This month I was lucky enough to go dogsledding for the first time, thanks to our friends at Alpine Adventures Dogsledding in Leadville, CO. http://www.alpineadventuresdogsledding.com/
Leadville, the highest incorporated U.S. city, is just a short drive away from our home base in Buena Vista. But it is about 2,000 ft higher in elevation which means way more snow!
Having never been dogsledding before, I had no idea what to expect and there were a couple surprises along the way.
Surprise #1: The dogs were way smaller and skinnier than I expected! I think our whole tour group slightly doubted their
ability when we first met them. (Also scared we were too heavy after our winter-work-out-slumps!)
But they proved us all wrong! Each dog weighs between 35-65 lbs, but as a team, the dogs can pull sleds up weighing up to 600 lbs. Pound-for-pound they are stronger than draft horses or any other draft animal.
Surprise #2: I got to mush the dogs! I thought for sure I would just get to ride along while a professional guide directed the sled. But nope, the staff taught us how to break and to keep an eye on the dogs in case they need a rest, and then it was just me and my boyfriend on the sled while the team pulled us along with their fearless leader, Sugar, up front. Sugar was a small, white, beautiful Alaskan Husky who kept the team moving, and on the right trail.

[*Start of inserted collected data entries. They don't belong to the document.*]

<file path="config.mk">
export PLATFORM = sky130hd
export DESIGN_NAME = spi_flag_irq
export DESIGN_NICKNAME = d
export VERILOG_FILES = /design/src/rtl/spi_flag_irq.sv
export SDC_FILE = /design/constraint.sdc
export NUM_CORES = 1
export LEC_CHECK = 0
export BUFFER_PORTS_ARGS = -buffer_cell sky130_fd_sc_hd__buf_4
export CAP_MARGIN = 20
export CORE_AREA = 8 8 45 47
export CTS_CLUSTER_SIZE = 24
export DETAILED_ROUTE_END_ITERATION = 10
export DIE_AREA = 0 0 53 55
export PLACE_DENSITY = 0.66
export SYNTH_ARGS = -nofsm -noshare
export SYNTH_HDL_FRONTEND = slang
export SYNTH_SLANG_ARGS = --single-unit
</file>
<file path="constraint.sdc">
create_clock -name clk -period 1.8 [get_ports clk]
set_input_delay 0.27 -clock clk [delete_from_list [all_inputs] [get_ports clk]]
set_output_delay 0.27 -clock clk [all_outputs]
set_load 0.01 [all_outputs]
</file>
<file path="src/rtl/spi_flag_irq.sv">
module spi_flag_irq (
  input  logic       clk,
  input  logic       rst_n,
  input  logic       spi_en,
  input  logic       master_mode,
  input  logic       ss_n,
  input  logic       load_evt,
  input  logic       rx_done,
  input  logic       stat_rd,
  input  logic       data_rd,
  input  logic       data_wr,
  input  logic       ctrl_wr,
  input  logic [3:0] ctrl_wdata,
  output logic [3:0] status,
  output logic       rx_load,
  output logic       irq_tx,
  output logic       irq_rxerr
);
  localparam int TXIE = 0;
  localparam int RXIE = 1;
  localparam int ERIE = 2;
  localparam int MFEN = 3;

  logic [3:0] ctl_q;
  logic tx_empty, rx_full, ovf, modf;
  logic rx_arm, ovf_arm, modf_arm;
  logic fault_now;

  assign fault_now = master_mode & ~ss_n & ctl_q[MFEN];
  assign rx_load   = rx_done & ~rx_full;
  assign status    = {modf, ovf, rx_full, tx_empty};

  assign irq_tx    = tx_empty & ctl_q[TXIE];
  assign irq_rxerr = (rx_full & ctl_q[RXIE] & spi_en)
                   | ((ovf | modf) & ctl_q[ERIE] & ctl_q[RXIE]);

  always_ff @(posedge clk) begin
    if (!rst_n) begin
      ctl_q    <= '0;
      tx_empty <= 1'b1;
      rx_full  <= 1'b0;
      ovf      <= 1'b0;
      modf     <= 1'b0;
      rx_arm   <= 1'b0;
      ovf_arm  <= 1'b0;
      modf_arm <= 1'b0;
    end else begin
      if (ctrl_wr) ctl_q <= ctrl_wdata;

      if (data_wr)       tx_empty <= 1'b0;
      else if (load_evt) tx_empty <= 1'b1;

      rx_full <= (rx_done & ~rx_full) | (rx_full & ~(data_rd & rx_arm));
      ovf     <= (rx_done & rx_full) | (ovf & ~(data_rd & ovf_arm));
      modf    <= fault_now | (modf & ~(ctrl_wr & modf_arm));

      if (data_rd)                rx_arm <= 1'b0;
      else if (stat_rd & rx_full) rx_arm <= 1'b1;

      if (data_rd)            ovf_arm <= 1'b0;
      else if (stat_rd & ovf) ovf_arm <= 1'b1;

      if (fault_now | ctrl_wr) modf_arm <= 1'b0;
      else if (stat_rd & modf) modf_arm <= 1'b1;
    end
  end
endmodule


</file>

Surprise #3: These dogs were truly bred and born to run and pull, and they do love it! I was scared the sled dogs may get overworked, or cold and tired, but that was not the case.
As soon they are hooked on to the sled, ready to go, and the coast is clear, they start barking and howling and hopping around, anxiously waiting the command from the musher to start pulling. When I gave the command to go and gave them a slight push off, they took off, at about 15 mph. That’s quite a startling jolt when you’re standing on the back of the sled! But then they did settle into a more efficient pace of about 5-10 mph.
They also love, love, love the cold Leadville climate. Their ideal temp to run is actually just below zero degrees Fahrenheit, and they can’t run in temps over 35 degrees or they may overheat. After each ride, they all get at least an hour break with food and water to refuel before the next run.
After our 6-mile dog sled tour we got to walk around the facility and meet all the beautiful dogs! They were so friendly and overly excited to be getting some love as we walked through. I even met a 6-month-old puppy, who wouldn’t even start the training regimen until he was 1-year-old.
Finally getting my fill of puppy love, we made our way to Tennessee Pass Café in Leadville for lunch. This is my favorite spot to eat in the area and I’m always looking for an excuse to go!
I would recommend dog sledding to anyone and I do hope one day you get to explore all that Leadville has to offer! I’m looking forward to sharing more adventures in the snow with you next month.